Please consider to take them, and thank you in advance.
Coly Li
---
Coly Li (2):
bcache: call force_wake_up_gc() if necessary in check_should_bypass()
bcache: code cleanup in __bch_bucket_alloc_set()
Dongsheng Yang (1):
bcache: allow allocator to invalidate bucket in gc
drivers/md/bcache/alloc.c | 21 +++++++--------------
drivers/md/bcache/bcache.h | 1 +
drivers/md/bcache/btree.c | 7 ++++++-
drivers/md/bcache/request.c | 16 +++++++++++++++-
4 files changed, 29 insertions(+), 16 deletions(-)
--
2.35.3
^ permalink raw reply [flat|nested] 5+ messages in thread
* [PATCH 1/3] bcache: allow allocator to invalidate bucket in gc
2024-05-28 12:09 [PATCH 0/3] bcache-6.10 20240528 Coly Li
@ 2024-05-28 12:09 ` Coly Li
2024-05-28 12:09 ` [PATCH 2/3] bcache: call force_wake_up_gc() if necessary in check_should_bypass() Coly Li
` (2 subsequent siblings)
3 siblings, 0 replies; 5+ messages in thread
From: Coly Li @ 2024-05-28 12:09 UTC (permalink / raw)
To: axboe; +Cc: linux-block, linux-bcache, Dongsheng Yang, Mingzhe Zou, Coly Li
From: Dongsheng Yang <dongsheng.yang@easystack.cn>
Currently, if the gc is running, when the allocator found free_inc
is empty, allocator has to wait the gc finish.
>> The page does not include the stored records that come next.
==> willow: inputs <==
## Top_convolution
module Top_convolution(
 input clk,
	input rst,
	input start,
	input en,
	input [12:0] addr,
	output [20:0] out,
	output [20:0] max_pl,
	output reg done,
	output pat_en,
	output [9:0] pat_addr,
	input [7:0] pat_dout,
	output img_en,
	output [17:0] img_addr,
	input [7:0] img_dout,
	output pc_en,
	output pc_we,
	output [9:0] pc_addr,
	output [10:0] pc_din,
	input [10:0] pc_dout,
	output ic_en,
	output ic_we,
	output [17:0] ic_addr,
	output [10:0] ic_din,
	input [10:0] ic_dout,
	output pl_en,
	output pl_we,
	output [12:0] pl_addr,
	output [20:0] pl_din,
	input [20:0] pl_dout
    );
make LEC_CHECK=0 ABC_AREA=1 CAP_MARGIN=25 CORE_ASPECT_RATIO=1.34 CORE_MARGIN=2 CORE_UTILIZATION=72 CTS_CLUSTER_SIZE=17 MAX_ROUTING_LAYER=met4 MIN_ROUTING_LAYER=met1 PLACE_DENSITY=0.65 SETUP_SLACK_MARGIN=1.07 SLEW_MARGIN=40 finish   # period 5.15 ns
run.sh (not shown) runs the stock make flow with config.mk's settings and CLKGATE_MAP_FILE=.
==> garnet: changes against willow <==
- ABC_AREA: 1 -> default
- CAP_MARGIN: 25 -> 20
- CORE_ASPECT_RATIO: 1.34 -> default
- CORE_UTILIZATION: 72 -> 17
- CTS_CLUSTER_SIZE: 17 -> default
- MAX_ROUTING_LAYER: met4 -> default
- MIN_ROUTING_LAYER: met1 -> default
- PLACE_DENSITY: 0.65 -> default
- PLACE_DENSITY_LB_ADDON: default -> 0.01
- SETUP_SLACK_MARGIN: 1.07 -> default
- SLEW_MARGIN: 40 -> 30
==> flow/constraint.sdc (replaced) <==
create_clock -name core_clock -period 13.3 [get_ports {clk}]
set_input_delay 2.6600 -clock core_clock [delete_from_list [all_inputs] [get_ports {clk}]]
set_output_delay 2.6600 -clock core_clock [all_outputs]
set_load 0.01 [all_outputs]
==> comparison table <==
Run status: garnet timing/DRC/antenna clean; willow did not finish
Failing step: garnet -; willow global routing
Area of the mapped netlist: garnet 0.02677 mm^2; willow 0.02769 mm^2
Yosys top cell area share: garnet 18.40%; willow 17.78%
Placer's final routability congestion estimate: garnet 0.7363; willow 1.029
Number of cells upsized or downsized after cts: garnet 0; willow 576
Core area: garnet 0.1562 mm^2; willow 0.03811 mm^2
Cell count listed in synth_stat.txt: garnet 3064; willow 3776
Total cell area reported by yosys after synthesis: garnet 0.02677 mm^2; willow 0.02769 mm^2
Synth Area in Adders: garnet 27.37%; willow 26.46%
Multiplexer area fraction after synthesis: garnet 3.861%; willow 0.03615%
Y dimension of the die: garnet 400.8 um; willow 231.0 um
Placed insts: garnet 5192; willow 4731
Aoi share: garnet 14.22%; willow 12.19%
# H-tree levels: garnet 2; willow 1
Area of the die: garnet 0.1606 mm^2; willow 0.04006 mm^2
Before that, the
IO is blocked.
But actually, there would be some buckets is reclaimable before gc,
and gc will never mark this kind of bucket to be unreclaimable.
So we can put these buckets into free_inc in gc running to avoid
IO being blocked.
Signed-off-by: Dongsheng Yang <dongsheng.yang@easystack.cn>
Signed-off-by: Mingzhe Zou <mingzhe.zou@easystack.cn>
Signed-off-by: Coly Li <colyli@suse.de>
---
drivers/md/bcache/alloc.c | 13 +++++--------
drivers/md/bcache/bcache.h | 1 +
drivers/md/bcache/btree.c | 7 ++++++-
3 files changed, 12 insertions(+), 9 deletions(-)
diff --git a/drivers/md/bcache/alloc.c b/drivers/md/bcache/alloc.c
index ce13c272c387..32a46343097d 100644
--- a/drivers/md/bcache/alloc.c
+++ b/drivers/md/bcache/alloc.c
@@ -129,12 +129,9 @@ static inline bool can_inc_bucket_gen(struct bucket *b)
bool bch_can_invalidate_bucket(struct cache *ca, struct bucket *b)
{
- BUG_ON(!ca->set->gc_mark_valid);
-
- return (!GC_MARK(b) ||
- GC_MARK(b) == GC_MARK_RECLAIMABLE) &&
- !atomic_read(&b->pin) &&
- can_inc_bucket_gen(b);
+ return (ca->set->gc_mark_valid || b->reclaimable_in_gc) &&
+ ((!GC_MARK(b) || GC_MARK(b) == GC_MARK_RECLAIMABLE) &&
+ !atomic_read(&b->pin) && can_inc_bucket_gen(b));
}
void __bch_invalidate_one_bucket(struct cache *ca, struct bucket *b)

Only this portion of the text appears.